The role of boundary conditions in scaling laws for turbulent heat transport

TL;DR

This paper reviews how different boundary conditions in Rayleigh-Bénard convection influence heat transport bounds, highlighting their impact on boundary layer behavior and the resulting scaling laws.

Contribution

It systematically compares theoretical bounds on heat transport for no-slip, free-slip, and Navier-slip boundary conditions in turbulent convection.

Findings

Boundary conditions significantly affect heat transport bounds.

Different boundary conditions alter boundary layer properties.

Theoretical bounds vary with boundary condition choice.

Abstract

In most results concerning bounds on the heat transport in the Rayleigh-B\'{e}nard convection problem no-slip boundary conditions for the velocity field are assumed.
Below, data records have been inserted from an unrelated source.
$ cat config.mk
export PLATFORM = sky130hd
export DESIGN_NAME = click_event
export DESIGN_NICKNAME = d
export VERILOG_FILES = /design/src/rtl/whack_pkg.sv /design/src/rtl/sync_2ff.sv /design/src/rtl/click_event.sv
export SDC_FILE = /design/constraint.sdc
export NUM_CORES = 1
export LEC_CHECK = 0
export ABC_AREA = 1
export BUFFER_PORTS_ARGS = -buffer_cell sky130_fd_sc_hd__buf_2
export CORE_ASPECT_RATIO = 0.75
export CORE_MARGIN = 2
export CORE_UTILIZATION = 40
export CTS_BUF_LIST = sky130_fd_sc_hd__clkbuf_16
export DETAILED_ROUTE_END_ITERATION = 8
export GPL_TIMING_DRIVEN = 0
export SLEW_MARGIN = 20
export SYNTH_ARGS = -nofsm -noshare
export SYNTH_HDL_FRONTEND = slang
export SYNTH_SLANG_ARGS = --single-unit
$ cat constraint.sdc
create_clock -name clk40 -period 3.6 [get_ports clk40]
set_clock_uncertainty 0.05 [all_clocks]
set_input_delay 0 -clock clk40 [delete_from_list [all_inputs] [get_ports clk40]]
set_output_delay 0 -clock clk40 [all_outputs]
set_load 0.02 [all_outputs]
$ cat src/rtl/whack_pkg.sv
// Shared constants, FSM encoding and small helpers for the whack-a-mole click path.
package whack_pkg;

  localparam int SCREEN_W = 800;
  localparam int SCREEN_H = 600;

  localparam logic [11:0] X_MAX = 12'(SCREEN_W - 1);
  localparam logic [11:0] Y_MAX = 12'(SCREEN_H - 1);

  localparam logic [3:0] CELL_NONE = 4'd15;

  localparam int GRID_X0_DEF        = 100;
  localparam int GRID_Y0_DEF        = 60;
  localparam int CELL_W_DEF         = 200;
  localparam int CELL_H_DEF         = 160;
  localparam int HOLDOFF_FRAMES_DEF = 4;

  typedef enum logic [1:0] {
    IDLE    = 2'd0,
    CAPTURE = 2'd1,
    EMIT    = 2'd2,
    HOLDOFF = 2'd3
  } state_t;

  // row*3+col built from shifts and adds so no multiplier is inferred
  function automatic logic [3:0] cell_index(input logic [1:0] row, input logic [1:0] col);
    return ({2'b00, row} << 1) + {2'b00, row} + {2'b00, col};
  endfunction

endpackage

$ cat src/rtl/sync_2ff.sv
// Two-flop synchronizer for a single asynchronous level.
module sync_2ff (
  input  logic clk,
  input  logic rst,
  input  logic d,
  output logic q
);

  logic meta_reg;
  logic sync_reg;

  always_ff @(posedge clk) begin
    if (rst) begin
      meta_reg <= 1'b0;
      sync_reg <= 1'b0;
    end else begin
      meta_reg <= d;
      sync_reg <= meta_reg;
    end
  end

  assign q = sync_reg;

endmodule

$ cat src/rtl/click_event.sv
// Turns a left-button press into a single click pulse with clamped coordinates and
// the 3x3 grid cell hit, then ignores the button for a number of video frames.
module click_event
  import whack_pkg::*;
#(
  parameter int GRID_X0        = GRID_X0_DEF,
  parameter int GRID_Y0        = GRID_Y0_DEF,
  parameter int CELL_W         = CELL_W_DEF,
  parameter int CELL_H         = CELL_H_DEF,
  parameter int HOLDOFF_FRAMES = HOLDOFF_FRAMES_DEF
) (
  input  logic        clk40,
  input  logic        rst,
  input  logic [11:0] xpos,
  input  logic [11:0] ypos,
  input  logic        left,
  input  logic        vblnk,
  output logic        click,
  output logic [11:0] click_x,
  output logic [11:0] click_y,
  output logic [3:0]  click_cell
);

  localparam logic [12:0] XB0 = 13'(GRID_X0);
  localparam logic [12:0] XB1 = 13'(GRID_X0 + CELL_W);
  localparam logic [12:0] XB2 = 13'(GRID_X0 + 2 * CELL_W);
  localparam logic [12:0] XB3 = 13'(GRID_X0 + 3 * CELL_W);
  localparam logic [12:0] YB0 = 13'(GRID_Y0);
  localparam logic [12:0] YB1 = 13'(GRID_Y0 + CELL_H);
  localparam logic [12:0] YB2 = 13'(GRID_Y0 + 2 * CELL_H);
  localparam logic [12:0] YB3 = 13'(GRID_Y0 + 3 * CELL_H);

  localparam logic [3:0] HOLD_TARGET = 4'(HOLDOFF_FRAMES);
  localparam logic [1:0] FILL_DONE   = 2'd2;

  logic        left_s;
  logic [1:0]  fill_reg;
  logic        left_prev_reg;
  logic        vblnk_prev_reg;
  state_t      state_reg, state_next;
  logic [3:0]  frame_cnt_reg, frame_cnt_next;
  logic        click_reg;
  logic [11:0] click_x_reg, click_y_reg;
  logic [3:0]  click_cell_reg;

  logic        rise;
  logic        vblnk_rise;
  logic [11:0] clamp_x, clamp_y;
  logic [12:0] cx, cy;
  logic        col_ok, row_ok;
  logic [1:0]  col, row;
  logic [3:0]  cell_calc;

  sync_2ff u_sync (
    .clk (clk40),
    .rst (rst),
    .d   (left),
    .q   (left_s)
  );

  // left_prev starts high and only tracks left_s once the synchronizer has
  // filled, so a button held through reset never looks like a fresh press.
  assign rise       = (fill_reg == FILL_DONE) && left_s && !left_prev_reg;
  assign vblnk_rise = vblnk && !vblnk_prev_reg;

  assign clamp_x = (xpos > X_MAX) ? X_MAX : xpos;
  assign clamp_y = (ypos > Y_MAX) ? Y_MAX : ypos;

  assign cx     = {1'b0, click_x_reg};
  assign cy     = {1'b0, click_y_reg};
  assign col_ok = (cx >= XB0) && (cx < XB3);
  assign row_ok = (cy >= YB0) && (cy < YB3);
  assign col    = (cx < XB1) ? 2'd0 : ((cx < XB2) ? 2'd1 : 2'd2);
  assign row    = (cy < YB1) ? 2'd0 : ((cy < YB2) ? 2'd1 : 2'd2);
  assign cell_calc = (col_ok && row_ok) ? cell_index(row, col) : CELL_NONE;

  always_comb begin
    state_next     = state_reg;
    frame_cnt_next = frame_cnt_reg;
    case (state_reg)
      IDLE:    if (rise) state_next = CAPTURE;
      CAPTURE: state_next = EMIT;
      EMIT:    state_next = (HOLDOFF_FRAMES == 0) ? IDLE : HOLDOFF;
      HOLDOFF: begin
        if (vblnk_rise) begin
          if (frame_cnt_reg + 4'd1 == HOLD_TARGET) begin
            frame_cnt_next = 4'd0;
            state_next     = IDLE;
          end else begin
            frame_cnt_next = frame_cnt_reg + 4'd1;
          end
        end
      end
      default: state_next = IDLE;
    endcase
  end

  always_ff @(posedge clk40) begin
    if (rst) begin
      fill_reg       <= 2'd0;
      left_prev_reg  <= 1'b1;
      vblnk_prev_reg <= 1'b0;
      state_reg      <= IDLE;
      frame_cnt_reg  <= 4'd0;
      click_reg      <= 1'b0;
      click_x_reg    <= 12'd0;
      click_y_reg    <= 12'd0;
      click_cell_reg <= CELL_NONE;
    end else begin
      if (fill_reg != FILL_DONE) fill_reg <= fill_reg + 2'd1;
      else                       left_prev_reg <= left_s;
      vblnk_prev_reg <= vblnk;
      state_reg      <= state_next;
      frame_cnt_reg  <= frame_cnt_next;
      click_reg      <= (state_reg == CAPTURE);
      if (state_reg == IDLE && rise) begin
        click_x_reg <= clamp_x;
        click_y_reg <= clamp_y;
      end
      if (state_reg == CAPTURE) click_cell_reg <= cell_calc;
    end
  end

  assign click      = click_reg;
  assign click_x    = click_x_reg;
  assign click_y    = click_y_reg;
  assign click_cell = click_cell_reg;

endmodule

==> metrics.csv <==
stage,metric,value,unit
clock_network,cts_resized,0,
timing,post-route-period-util,80.4,%
floorplanning,io_pins,57,
worst_setup_path,worst_path_fanout_max,3,
hold_path,hold_path.class,primary input to flip-flop,
global_routing,grt_use_total,18.7,%
worst_setup_path,timing.critical_path.cells,nand3_1 > nor2_1 > o21ai_0 > o21ai_0 > nor2_1 > fa_1 > ha_1 > fa_1 > inv_1 > nand3_1 > nand2_1 > nand2_1,
power_and_ir_drop,post-layout-total-power,1.18,mW
floorplanning,core-area,4570,µm²
floorplanning,die-width,84.4,µm
timing,timing.final.hold_violations,0,
floorplanning,floorplan.die_area,5420,µm²
logic_synthesis,synthMostInstantiatedCell,dfxtp_1,
place,place_hpwl,3310,µm
power_and_ir_drop,switching_share,28.4,%
logic_synthesis,synth_area_leaders,"dfxtp_1 42%, nand2_1 7.7%, nor2_1 7.6%",
timing,grt_setup_unrepaired,false,
timing,whs,8.71,ps
logic_synthesis,synthesis.area_per_instance,7.34,µm²
timing,final.setup.tns,0,ps
clock_network,clock_path_buffers,2,
routing,routed_via_count,1957,
worst_setup_path,startpoint_type,flip-flop,
timing,worst_pin_slew,615,ps
logic_synthesis,ys_seq_elements,41,
routing,detail_route.drc_violations,0,
logic_synthesis,synth_sequential_area_ratio,42.3,%
routing,route.detailed.wl_per_inst,11.6,µm
global_routing,grt_pass1_wl,8240,µm
logic_synthesis,async_flop_share,0,%
worst_setup_path,r2r.worst_path.cells,12,
floorplanning,initial_utilization,42.4,%
clock_network,clkLatencyLatePin,280,ps
finish,final_layout_size_suffix_gt1_share,19.9,%
finish,area_growth,37.6,%
place,buffer_ports.inserted,56,
finish,num-nets-final,389,
clock_network,cts-buffers-inserted,5,
logic_synthesis,unique_masters_post_synth,26,
run_status,status,finished clean,
worst_setup_path,critPathArrivalTime,3010,ps
logic_synthesis,post_synthesis_instance_area,1940,µm²
worst_setup_path,critPathRequiredTime,3720,ps
logic_synthesis,synth-warning-count,0,
power_and_ir_drop,vdd_ir_drop_max,331,µV
logic_synthesis,synth_edf_count,0,
floorplanning,die_height,64.3,µm
clock_network,count_of_hold_fix_buffers_inserted_at_cts,24,
logic_synthesis,synth_cell_count_leaders,"41 x dfxtp_1, 40 x nand2_1, 39 x nor2_1",
place,place.gp.congestion,0.759,
floorplanning,placement_rows,21,
worst_setup_path,crit_path_top_delay_cell,o21ai_0,
power_and_ir_drop,clockPowerShare,35.0,%
clock_network,path_clk_slew,60,ps
global_routing,grt_pass1_vias,1901,
power_and_ir_drop,p_comb_share,20.9,%
routing,totalWireLength,4730,µm
logic_synthesis,synth_top_cell_area_share,42.3,%
flow_run,max_cap_viol_count,0,
power_and_ir_drop,p_per_area,444,nW/µm²
hold_path,holdPathStages,3,
worst_setup_path,crit_path_max_cell_delay,490,ps
logic_synthesis,synth_cells,264,
global_routing,gr-total-overflow,0,
clock_network,htreeDepth,2,
timing,final-max-slew-violation-count,0,
logic_synthesis,ys.flop_type,dfxtp_1,
logic_synthesis,postSynthNetCount,302,
global_routing,grt_start_max_net_pins,12,
routing,drtIter0Drc,79,
finish,antenna_cells,0,
routing,drt_pass1_iterations,4,
logic_synthesis,post_synthesis_cell_type_with_the_largest_combined_area,dfxtp_1,
timing,max_freq,0.346,GHz
timing,min_period,2890,ps
timing,setup_viol,0,
timing,slew_headroom,58.5,%
routing,vias_per_cell,4.78,
clock_network,cts_setup_buffers,0,
global_routing,grt_antenna_before_repair,0,
worst_setup_path,timing.critical_path.to_type,flip-flop,
finish,final_cell_count_no_fill,409,
clock_network,tritoncts,built,
clock_network,cts_sinks,41,
power_and_ir_drop,static_leakage,1.32,nW
power_and_ir_drop,power_switching,337,µW
worst_setup_path,worstSetupPathType,flip-flop to flip-flop,
finish,finish.utilization,58.3,%
power_and_ir_drop,internal_power,847,µW
clock_network,cts_root_buf,clkbuf_16,
power_and_ir_drop,power.sequential.fraction,44.1,%
routing,antenna_left,0,
place,placed_cells,377,
-- metrics by stage --
step / cell area [µm²] / setup WS, ps
after floorplan: 1940 / 842
after global placement: 2290 / 751
after detailed placement: 2290 / 736
after CTS: 2670 / 704
after global routing: 2670 / 401
final: 2670 / 706
-- worst max-delay path, delay by kind of cell (launching register included) --
family	cells	cell delay [ps]
flip-flops	1	350
AND/OR/NAND/NOR	6	640
adder cells (fa/ha/maj)	3	1110
AO/OA/AOI/OAI	2	570
buffers and inverters	1	60
-- layout by cell type (no fill, tap or decap) --
cell type | netlist | layout
nand2_2 | 1 | 1
a211oi_1 | 1 | 1
nand3_1 | 20 | 20
fa_1 | 2 | 2
clkbuf_16 | 0 | 5
o21ai_0 | 14 | 14
and2_1 | 1 | 1
nand4_1 | 2 | 2
ha_1 | 8 | 8
buf_6 | 2 | 2
clkinv_4 | 1 | 1
a31oi_1 | 6 | 6
nand2_4 | 1 | 1
o311ai_0 | 1 | 1
nor2_1 | 39 | 39
clkinv_1 | 1 | 1
xor2_1 | 1 | 1
o21ai_1 | 13 | 13
a21oi_1 | 27 | 27
nor3_1 | 3 | 3
dlygate4sd3_1 | 0 | 24
nand2_1 | 40 | 40
inv_1 | 32 | 35
buf_2 | 3 | 59
clkbuf_1 | 2 | 2
nor2_4 | 1 | 1
dfxtp_1 | 41 | 41
nand3b_1 | 1 | 1
-- per-layer routing --
layer | track usage, % | routed length (µm) | up-vias
li1 | - | - | 1043
met2 | 31.2 | 2100 | 51
met5 | 0 | 0 | -
met1 | 24.4 | 2350 | 855
met3 | 4.13 | 217 | 8
met4 | 5.75 | 65 | 0
-- cell type report --
type | instances | area [µm²]
repair buffers | 80 | 520
inverters | 34 | 133
fillers | 429 | 1910
clock buffers | 5 | 125
flip-flops and latches | 41 | 821
plain buffers | 7 | 45.0
well taps | 57 | 71.3
clock inverters | 3 | 11.3
multi-input cells | 182 | 940
-- power groups by stage --
| stage | logic [mW] | clock network, mW | registers [mW] |
|---|---|---|---|
| 6_report | 0.248 | 0.414 | 0.522 |
| 5_1_grt | 0.290 | 0.442 | 0.529 |
| 4_1_cts | 0.249 | 0.425 | 0.522 |
| 3_5_place_dp | 0.226 | 0 | 0.532 |
| 3_3_place_gp | 0.225 | 0 | 0.532 |
| 2_1_floorplan | 0.140 | 0 | 0.553 |
-- path summary, 6_finish.rpt --
| check | startpoint | to | slack [ps] |
|---|---|---|---|
| max | click_y[3] | click_cell[2] | 710 |
| max reg2reg | click_y[3] | click_cell[2] | 710 |
| min reg2reg | u_sync.meta_reg | u_sync.q | 350 |
| min | ypos[10] | click_y[6] | 9 |
-- cell families after synthesis --
family	after synthesis	synth area share, %
AOI/OAI and AO/OA	62	16.7
and+or+nand+nor	109	24.1
buffers and inverters	41	9.17
adders and majority gates	10	7.23
DFF	41	42.4
xor gates and xnor gates	1	0.452
Note: power is estimated with default switching activity, not from simulation.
Nevertheless it is debatable, whether these boundary conditions reflect the behavior of the fluid at the boundary. This problem is important in theoretical fluid mechanics as well as in industrial applications, as the choice of boundary conditions has effects in the description of the boundary layers and its properties. In fact, different boundary conditions may inhibit or enhance heat transport. This review presents a selection of contributions in the theory of rigorous bounds on Nusselt number, distinguishing and comparing the results for no-slip, free-slip and Navier-slip boundary conditions.